Dieses Minus ist für viele ein Grund einen Schritt in Richtung „Weniger Europa“ machen zu wollen. Die Briten beschreiten diesen Weg bereits radikal und vollziehen den Austritt aus der Europäischen Union am 29. März 2019 um 23 Uhr britischer Zeit. Ein weiterer Grund dafür war ein sich ausbreitender Nationalpopulismus wie man ihn derzeit in vielen Ländern beobachten kann. Dieser hat seinen Ursprung auch in der Angst vor dem Verlust der eigenen Identität. Doch der Weg zurück in den Nationalstaat bringt nur vermeintlich eine Lösung. Es hilft nämlich nichts, wenn ein nationales Parlament alles bestimmen, aber wegen der internationalen Rahmenbedingungen letztendlich nichts entscheiden kann. Die Festlegungen müssen nämlich auf der Ebene getroffen werden, auf der es überhaupt Handlungsmöglichkeiten gibt - und das ist der Nationalstaat oftmals schon nicht mehr, da gerade Unternehmen auf europäischer und internationaler Ebene agieren. Mehr Nationalstaat bedeutet auch immer weniger Internationalität auf wirtschaftlicher Ebene, was wiederum in einer globalisierten Welt Schwierigkeiten mit sich bringt.

 

Wo geht es also hin mit Europa du der Europäischen Union? Wo liegen ihre Aufgaben in der heutigen Welt? Welche Zukunft muss sie gestalten?

 

Die Europäische Union hat im 20. Jahrhundert erfolgreich den zwischenstaatlichen Frieden gesichert, sie steht jetzt in Zeiten der weltweiten Konkurrenz vor der Aufgabe, den sozialen Frieden zu gewährleisten. Meinungsumfragen zeigen, dass es die sozialen Probleme sind, die die Menschen in Europa zurzeit besonders beschäftigten. Tatsächlich öffnet sich – auch in reichen Ländern wie Deutschland – die Schere zwischen Arm und Reich immer weiter. In den südlichen Mitgliedstaaten der EU gibt es Arbeitslosenzahlen von deutlich über 20 Prozent, und gerade für junge Leute sieht es oft noch schlimmer aus. Einer ganzen Generation droht die Zukunft abhanden zu kommen. Wie kann die EU hier Abhilfe schaffen?

 

In der Vergangenheit bestand der Erfolg der europäischen Integration vor allem darin, dass Grenzen abgebaut und hinderliche Regelungen abgeschafft wurden.

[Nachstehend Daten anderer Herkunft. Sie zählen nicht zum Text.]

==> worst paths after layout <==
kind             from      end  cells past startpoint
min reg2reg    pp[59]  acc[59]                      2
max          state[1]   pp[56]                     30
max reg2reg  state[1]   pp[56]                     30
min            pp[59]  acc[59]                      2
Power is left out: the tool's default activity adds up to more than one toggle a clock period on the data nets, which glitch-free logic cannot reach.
`src/ddo_pkg.sv`:
```
// ----------------------------------------------------------------------------
// Differential drive odometry package
// Shared widths, register indexes, constant tables and types for the odometry
// core, its CORDIC unit and its shared multiplier.
// ----------------------------------------------------------------------------
package ddo_pkg;

  localparam int ANGLE_W    = 32;
  localparam int POS_W      = 32;
  localparam int RAD_W      = 16;
  localparam int INVSEP_W   = 24;
  localparam int CFG_IDX_W  = 8;
  localparam int CFG_DATA_W = 24;
  localparam int IN_W       = 2 * ANGLE_W;
  localparam int OUT_W      = 3 * POS_W;

  localparam int DELTA_W = ANGLE_W + 1;
  localparam int SUM_W   = DELTA_W + 1;
  localparam int DIST_W  = 34;
  localparam int TRIG_W  = 34;
  localparam int DX_W    = 36;
  localparam int T_W     = 51;
  localparam int W_W     = 59;
  localparam int OPA_W   = W_W;
  localparam int OPB_W   = TRIG_W;
  localparam int AMAG_W  = 58;
  localparam int BMAG_W  = 32;
  localparam int PP_W    = 64;
  localparam int ACC_W   = AMAG_W + BMAG_W;
  localparam int PROD_W  = ACC_W + 1;

  localparam int DIST_SHIFT  = 17;
  localparam int TRIG_SHIFT  = 30;
  localparam int OMEGA_SHIFT = 16;
  localparam int TURN_SHIFT  = 32;

  localparam int ATAN_N     = 32;
  localparam int ATAN_IDX_W = 5;

  localparam logic [CFG_IDX_W-1:0] REG_WHEEL_RADIUS = 8'd0;
  localparam logic [CFG_IDX_W-1:0] REG_INV_SEP      = 8'd1;

  localparam logic [RAD_W-1:0]    RADIUS_RESET = 16'd8474;
  localparam logic [INVSEP_W-1:0] INVSEP_RESET = 24'd68478;

  localparam logic signed [TRIG_W-1:0] CORDIC_GAIN  = 34'sd652032875;
  localparam logic [ANGLE_W-1:0]       TURN_PER_RAD = 32'd683565276;
  localparam logic [ANGLE_W-1:0]       QUARTER_TURN = 32'h4000_0000;
  localparam logic [ANGLE_W-1:0]       HALF_TURN    = 32'h8000_0000;

  localparam logic [ANGLE_W-1:0] ATAN_TURNS [ATAN_N] = '{
    32'd536870912, 32'd316933406, 32'd167458907, 32'd85004756,
    32'd42667331,  32'd21354465,  32'd10679838,  32'd5340245,
    32'd2670163,   32'd1335087,   32'd667544,    32'd333772,
    32'd166886,    32'd83443,     32'd41722,     32'd20861,
    32'd10430,     32'd5215,      32'd2608,      32'd1304,
    32'd652,       32'd326,       32'd163,       32'd81,
    32'd41,        32'd20,        32'd10,        32'd5,
    32'd3,         32'd1,         32'd1,         32'd0
  };

  typedef enum logic [3:0] {
    S_IDLE,
    S_CORDIC,
    S_DIST,
    S_DX,
    S_DY,
    S_TURN,
    S_OMEGA,
    S_DELTA,
    S_OUT
  } seq_state_t;

  typedef enum logic [2:0] {
    MUL_IDLE,
    MUL_LO,
    MUL_HI,
    MUL_SUM,
    MUL_SIGN
  } mul_state_t;

  typedef enum logic [1:0] {
    COR_IDLE,
    COR_RUN,
    COR_FIN
  } cordic_state_t;

  typedef struct packed {
    logic              start;
    logic              neg;
    logic [AMAG_W-1:0] a_mag;
    logic [BMAG_W-1:0] b_mag;
  } mul_req_t;

  typedef struct packed {
    logic busy;
    logic done;
  } unit_status_t;

  function automatic logic signed [POS_W-1:0] sat_add(
    input logic signed [POS_W-1:0] a,
    input logic signed [DX_W-1:0]  d
  );
    logic signed [DX_W:0] s;
    logic [DX_W-POS_W+1:0] top;
    s   = {{(DX_W + 1 - POS_W){a[POS_W-1]}}, a} + {d[DX_W-1], d};
    top = s[DX_W:POS_W-1];
    if ((&top) || !(|top)) begin
      sat_add = s[POS_W-1:0];
    end else if (s[DX_W]) begin
      sat_add = {1'b1, {(POS_W - 1){1'b0}}};
    end else begin
      sat_add = {1'b0, {(POS_W - 1){1'b1}}};
    end
  endfunction

endpackage

```
`src/ddo_cordic.sv`:
```
// ----------------------------------------------------------------------------
// Iterative CORDIC rotation unit
// Folds a binary angle into the right half plane and runs one shift-and-add
// rotation step per cycle to produce cosine and sine in signed Q4.30.
// ----------------------------------------------------------------------------
module ddo_cordic #(
  parameter int CORDIC_STEPS = 16
) (
  input  logic                                   clk,
  input  logic                                   rst,
  input  logic                                   start,
  input  logic [ddo_pkg::ANGLE_W-1:0]            angle,
  output ddo_pkg::unit_status_t                  status,
  output logic signed [ddo_pkg::TRIG_W-1:0]      cosine,
  output logic signed [ddo_pkg::TRIG_W-1:0]      sine
);

  localparam int STEP_W = (CORDIC_STEPS > 1) ? $clog2(CORDIC_STEPS) : 1;
  localparam logic [STEP_W-1:0] LAST_STEP = STEP_W'(CORDIC_STEPS - 1);

  ddo_pkg::cordic_state_t state, state_next;
  logic done;

  logic signed [ddo_pkg::TRIG_W-1:0] x, y, z;
  logic signed [ddo_pkg::TRIG_W-1:0] xs, ys, atan_step, z_init;
  logic                              flip, fold_flip;
  logic [STEP_W-1:0]                 step;
  logic [ddo_pkg::ATAN_IDX_W-1:0]    k;
  logic [ddo_pkg::ANGLE_W-1:0]       rotated, folded;

  assign rotated   = angle + ddo_pkg::QUARTER_TURN;
  assign fold_flip = rotated[ddo_pkg::ANGLE_W-1];
  assign folded    = fold_flip ? (angle ^ ddo_pkg::HALF_TURN) : angle;
  assign z_init    = {{(ddo_pkg::TRIG_W - ddo_pkg::ANGLE_W){folded[ddo_pkg::ANGLE_W-1]}},
                      folded};

  assign k         = ddo_pkg::ATAN_IDX_W'(step);
  assign xs        = x >>> k;
  assign ys        = y >>> k;
  assign atan_step = {{(ddo_pkg::TRIG_W - ddo_pkg::ANGLE_W){1'b0}}, ddo_pkg::ATAN_TURNS[k]};

  always_comb begin
    state_next = state;
    unique case (state)
      ddo_pkg::COR_IDLE: begin
        if (start) begin
          state_next = ddo_pkg::COR_RUN;
        end
      end
      ddo_pkg::COR_RUN: begin
        if (step == LAST_STEP) begin
          state_next = ddo_pkg::COR_FIN;
        end
      end
      ddo_pkg::COR_FIN: begin
        state_next = ddo_pkg::COR_IDLE;
      end
      default: begin
        state_next = ddo_pkg::COR_IDLE;
      end
    endcase
  end

  always_comb begin
    status.busy = (state != ddo_pkg::COR_IDLE);
    status.done = done;
  end

  always_ff @(posedge clk) begin
    if (rst) begin
      state <= ddo_pkg::COR_IDLE;
      done  <= 1'b0;
    end else begin
      state <= state_next;
      done  <= (state == ddo_pkg::COR_FIN);
    end
  end

  always_ff @(posedge clk) begin
    unique case (state)
      ddo_pkg::COR_IDLE: begin
        if (start) begin
          x    <= ddo_pkg::CORDIC_GAIN;
          y    <= '0;
          z    <= z_init;
          flip <= fold_flip;
          step <= '0;
        end
      end
      ddo_pkg::COR_RUN: begin
        if (!z[ddo_pkg::TRIG_W-1]) begin
          x <= x - ys;
          y <= y + xs;
          z <= z - atan_step;
        end else begin
          x <= x + ys;
          y <= y - xs;
          z <= z + atan_step;
        end
        step <= step + 1'b1;
      end
      ddo_pkg::COR_FIN: begin
        cosine <= flip ? -x : x;
        sine   <= flip ? -y : y;
      end
      default: begin
      end
    endcase
  end

endmodule

```
File: src/rtl/fwsc_rsp_if.sv
// fwsc_rsp_if: result word channel (valid/ready plus result fields).
// Depends on nothing.
`timescale 1ns / 1ps

interface fwsc_rsp_if;
   logic        valid;
   logic        ready;
   logic        kind;
   logic [31:0] flash_address;
   logic [7:0]  out_byte;
   logic        write_enable;
   logic        chunk_flush;
   logic [1:0]  verdict;
   logic [31:0] final_crc;
   logic        is_last;

   modport source (output valid, output kind, output flash_address, output out_byte,
                   output write_enable, output chunk_flush, output verdict,
                   output final_crc, output is_last, input ready);
   modport sink   (input valid, input kind, input flash_address, input out_byte,
                   input write_enable, input chunk_flush, input verdict,
                   input final_crc, input is_last, output ready);
endinterface

File: src/rtl/fwsc_rsp_fifo.sv
// fwsc_rsp_fifo: small result queue taking up to two words per cycle.
// Depends on fwsc_pkg and fwsc_rsp_if.
`timescale 1ns / 1ps

module fwsc_rsp_fifo (
   input  logic                 clock,
   input  logic                 reset,
   input  logic [1:0]           push_n,
   input  fwsc_pkg::rsp_word_type push_word0,
   input  fwsc_pkg::rsp_word_type push_word1,
   output logic                 room2,
   fwsc_rsp_if.source           rsp_chan
);
   import fwsc_pkg::*;

   rsp_word_type          mem_ff [RSP_DEPTH];
   logic [RSP_PTR_W-1:0]  wr_ptr_ff, wr_ptr_in;
   logic [RSP_PTR_W-1:0]  rd_ptr_ff, rd_ptr_in;
   logic [RSP_CNT_W-1:0]  count_ff, count_in;
   logic [RSP_PTR_W-1:0]  wr_ptr_p1;
   logic                  pop;
   rsp_word_type          head;

   assign wr_ptr_p1 = wr_ptr_ff + RSP_PTR_W'(1);
   assign pop       = rsp_chan.valid && rsp_chan.ready;
   assign room2     = (count_ff <= RSP_CNT_W'(RSP_DEPTH - 2));

   always_comb begin
      wr_ptr_in = wr_ptr_ff + RSP_PTR_W'(push_n);
      rd_ptr_in = pop ? rd_ptr_ff + RSP_PTR_W'(1) : rd_ptr_ff;
      count_in  = count_ff + RSP_CNT_W'(push_n) - RSP_CNT_W'(pop);
   end

   always_ff @(posedge clock) begin
      if (reset) begin
         wr_ptr_ff <= '0;
         rd_ptr_ff <= '0;
         count_ff  <= '0;
      end else begin
         wr_ptr_ff <= wr_ptr_in;
         rd_ptr_ff <= rd_ptr_in;
         count_ff  <= count_in;
      end
   end

   always_ff @(posedge clock) begin
      if (push_n != 2'd0) begin
         mem_ff[wr_ptr_ff] <= push_word0;
      end
      if (push_n == 2'd2) begin
         mem_ff[wr_ptr_p1] <= push_word1;
      end
   end

   assign head                   = mem_ff[rd_ptr_ff];
   assign rsp_chan.valid         = (count_ff != '0);
   assign rsp_chan.kind          = head.kind;
   assign rsp_chan.flash_address = head.flash_address;
   assign rsp_chan.out_byte      = head.out_byte;
   assign rsp_chan.write_enable  = head.write_enable;
   assign rsp_chan.chunk_flush   = head.chunk_flush;
   assign rsp_chan.verdict       = head.verdict;
   assign rsp_chan.final_crc     = head.final_crc;
   assign rsp_chan.is_last       = head.is_last;

endmodule

File: src/rtl/flash_write_stream_crc_check_top.sv
// flash_write_stream_crc_check_top: CRC-checked byte stream toward flash.
// Depends on fwsc_pkg, fwsc_req_if, fwsc_rsp_if and fwsc_rsp_fifo.
// Path: an accepted word is held in the input register stage, then processed into
//   the result queue once it has room for two words; results appear on rsp_chan.
// Throughput: one request word per cycle while the queue has room for two words;
//   the byte CRC step is combinational and the four-entry queue drains one word per cycle.
// Reset (synchronous, active high): idle, counters and CRC cleared, queue empty.
`timescale 1ns / 1ps

module flash_write_stream_crc_check_top #(
   parameter int CHUNK_BYTES = 1024
) (
   input  logic                             clock,
   input  logic                             reset,
   fwsc_req_if.sink                         req_chan,
   fwsc_rsp_if.source                       rsp_chan,
   input  logic                             csr_wr_en,
   input  logic [fwsc_pkg::CSR_IDX_W-1:0]   csr_index,
   input  logic [31:0]                      csr_wdata
);
   import fwsc_pkg::*;

   localparam int FILL_W = $clog2(CHUNK_BYTES + 1);

   // config registers
   logic [31:0] base_ff, length_ff, exp_crc_ff;

   // input register stage
   logic        s1_valid_ff, s1_valid_in;
   logic [1:0]  s1_op_ff;
   logic [7:0]  s1_byte_ff;
   logic        s1_fail_ff;

   // transfer state
   phase_type          phase_ff, phase_in;
   logic [31:0]        count_ff, count_in;
   logic [FILL_W-1:0]  fill_ff, fill_in;
   logic [31:0]        crc_ff, crc_in;
   logic               failed_ff, failed_in;

   // processing
   logic               room2, advance, accept;
   logic [1:0]         push_n;
   rsp_word_type       word0, word1;
   logic [31:0]        crc_next, count_p1;
   logic [FILL_W-1:0]  fill_p1;
   logic               last, flush, fail_now;

   // Config writes must come only while idle; the block does not enforce this (no interlock).
   always_ff @(posedge clock) begin
      if (reset) begin
         base_ff    <= '0;
         length_ff  <= 32'd1;
         exp_crc_ff <= '0;
      end else if (csr_wr_en) begin
         unique case (csr_index)
            CSR_BASE_ADDRESS: base_ff    <= csr_wdata;
            CSR_XFER_LENGTH:  length_ff  <= csr_wdata;
            CSR_EXPECTED_CRC: exp_crc_ff <= csr_wdata;
            default: ;
         endcase
      end
   end

   // The input stage moves on whenever the queue can take a worst-case pair.
   assign advance        = s1_valid_ff && room2;
   assign req_chan.ready = !s1_valid_ff || room2;
   assign accept         = req_chan.valid && req_chan.ready;

   always_comb begin
      s1_valid_in = s1_valid_ff;
      if (accept) begin
         s1_valid_in = 1'b1;
      end else if (advance) begin
         s1_valid_in = 1'b0;
      end
   end

   always_ff @(posedge clock) begin
      if (reset) begin
         s1_valid_ff <= 1'b0;
      end else begin
         s1_valid_ff <= s1_valid_in;
      end
   end

   always_ff @(posedge clock) begin
      if (accept) begin
         s1_op_ff   <= req_chan.op;
         s1_byte_ff <= req_chan.data_byte;
         s1_fail_ff <= req_chan.flash_failed;
      end
   end

   // Byte-path arithmetic; count stays below length so count+1 fits in 32 bits.
   assign crc_next = crc_byte(crc_ff, s1_byte_ff);
   assign count_p1 = count_ff + 32'd1;
   assign fill_p1  = fill_ff + FILL_W'(1);
   assign last     = (count_p1 == length_ff);
   assign flush    = last || (fill_p1 >= FILL_W'(CHUNK_BYTES));
   assign fail_now = failed_ff || s1_fail_ff;

   // Next state and result words.
   always_comb begin
      phase_in  = phase_ff;
      count_in  = count_ff;
      fill_in   = fill_ff;
      crc_in    = crc_ff;
      failed_in = failed_ff;
      push_n    = 2'd0;
      word0     = '0;
      word1     = '0;

      if (advance) begin
         case (s1_op_ff)
            OP_ARM: begin
               count_in  = '0;
               fill_in   = '0;
               crc_in    = '0;
               failed_in = 1'b0;
               phase_in  = (length_ff != '0) ? PH_RECV : PH_IDLE;
            end
            OP_DATA: begin
               // bytes past the length or outside a transfer are dropped
               if (phase_ff == PH_RECV && count_ff < length_ff) begin
                  crc_in               = crc_next;
                  count_in             = count_p1;
                  fill_in              = flush ? '0 : fill_p1;
                  push_n               = 2'd1;
                  word0.kind           = KIND_BYTE;
                  word0.flash_address  = base_ff + count_ff;
                  word0.out_byte       = s1_byte_ff;
                  word0.write_enable   = !failed_ff;
                  word0.chunk_flush    = flush;
                  word0.is_last        = 1'b1;
                  if (last) begin
                     if (failed_ff) begin
                        // already failed: verdict follows the byte at once
                        word0.is_last   = 1'b0;
                        push_n          = 2'd2;
                        word1.kind      = KIND_VERDICT;
                        word1.verdict   = VERDICT_WR_FAIL;
                        word1.final_crc = crc_next;
                        word1.is_last   = 1'b1;
                        phase_in        = PH_IDLE;
                     end else begin
                        phase_in = PH_WAIT;
                     end
                  end
               end
            end
            OP_STATUS: begin
               if (phase_ff == PH_RECV) begin
                  failed_in = fail_now;
               end else if (phase_ff == PH_WAIT) begin
                  // last chunk's status closes the transfer
                  failed_in       = fail_now;
                  push_n          = 2'd1;
                  word0.kind      = KIND_VERDICT;
                  word0.final_crc = crc_ff;
                  word0.is_last   = 1'b1;
                  if (fail_now) begin
                     word0.verdict = VERDICT_WR_FAIL;
                  end else if (crc_ff != exp_crc_ff) begin
                     word0.verdict = VERDICT_CRC_FAIL;
                  end else begin
                     word0.verdict = VERDICT_OK;
                  end
                  phase_in = PH_IDLE;
               end
            end
            default: ;   // op 3 means nothing
         endcase
      end
   end

   always_ff @(posedge clock) begin
      if (reset) begin
         phase_ff  <= PH_IDLE;
         count_ff  <= '0;
         fill_ff   <= '0;
         crc_ff    <= '0;
         failed_ff <= 1'b0;
      end else begin
         phase_ff  <= phase_in;
         count_ff  <= count_in;
         fill_ff   <= fill_in;
         crc_ff    <= crc_in;
         failed_ff <= failed_in;
      end
   end

   // Result queue: absorbs the byte-plus-verdict pair and output stalls.
   fwsc_rsp_fifo u_rsp_fifo (
      .clock      (clock),
      .reset      (reset),
      .push_n     (push_n),
      .push_word0 (word0),
      .push_word1 (word1),
      .room2      (room2),
      .rsp_chan   (rsp_chan)
   );

endmodule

So ist der größte Binnenmarkt der Welt entstanden, ein enormer Erfolg. Aber diejenigen, die auf diesem Markt nicht mehr benötigt werden, haben wenig davon, dass es im Supermarkt 200 Käsesorten aus ganz Europa gibt. Die „Europäisierung“ des Arbeitsmarktes schafft einen Wettbewerb auf dem Arbeitsmarkt, der Landesgrenzen bewusst ignoriert. Was kann die EU hier tun?

 

Dazu kommt: Die Europäische Union war immer auf das ganze Europa angelegt, das geht aus den Gründungsverträgen hervor. Die EU verhandelt immer mal wieder mit der Türkei, Serbien könnte 2020 beitreten und auch Montenegro ist ein Beitrittskandidat. Weitere Länder wie Albanien, Mazedonien, Bosnien und Heregowina sowie der Kosovo klopfen an die Tür. Welche Auswirkungen hat das auf den Arbeitsmarkt? Was bedeutet das auch für die Ost-Politik mit Russland? Was bedeutet das auch für die Integration?

 

Es sind viele Fragen, die sich die EU – und damit auch Europa – stellen lassen muss. Wirklich visionäre Antworten tauchen in der öffentlichen Debatte über Europa jedoch kaum auf. Meiner Meinung nach ein entscheidender Grund für dieses Desinteresse ist darin zu suchen, dass viele Menschen in Europa mehr eine Wirtschaftsgemeinschaft oder ein Bürokratiemonster sehen als eine Vision. Denn die Teilhabe an der Europäischen Union beschränkt sich auf die Teilnahme an den Wahlen für das Europäische Parlament. Und hierbei lag die Wahlbeteiligung 2014 bei gerade einmal 42,52% im europäischen Durchschnitt, woran sich Deutschland mit 47,9% beteiligte. Wer soll also eine Volksvertretung respektieren, die vom Volk selbst nicht ernst genommen wird? 

 

Ein starkes Europa im 21. Jahrhundert wird es nur geben, wenn die Bürgerinnen und Bürger das wollen. Man kann den Verdruss über zu viel Einmischung aus Brüssel und zu wenig Mitsprache in europäischen Angelegenheiten nicht einfach bürokratisch verschleifen - nach dem Motto: "Lass die Leute doch murren, wir machen einfach weiter!" 

 

Die Bürgerinnen und Bürger der Europäischen Union müssen sich nach den Erfolgen der EU in den letzten 60 Jahren neu darüber verständigen, was sie mit dieser Union anfangen wollen. Man könnte etwas überspitzt sagen: Die EU muss sich neu begründen. 

 

Jetzt geht es darum, neue Regelungen zu schaffen, die verhindern, dass ein Teil der Bevölkerung abgehängt wird. Die Bürgerinnen und Bürger der Mitgliedstaaten werden die Europäische Union auch daran messen, ob es ihr gelingt, diesen Trend umzukehren. Sie werden ihr dann allerdings auch die notwendigen Vollmachten geben müssen. Das verträgt sich schlecht mit dem Modell, der EU im Gegenteil Kompetenzen wieder zu entziehen. Für eines von beiden müssen die Mitgliedstaaten und ihre Bürger sich entscheiden. 

 

Damit stellt sich für die EU eine wirklich entscheidende Frage: Wie kann es gelingen, die Bürgerinnen und Bürger stärker an den Entscheidungsprozessen in Europa zu beteiligen und ihnen damit auch deutlicher das Gefühl zu geben, die Träger der europäischen Integration zu sein?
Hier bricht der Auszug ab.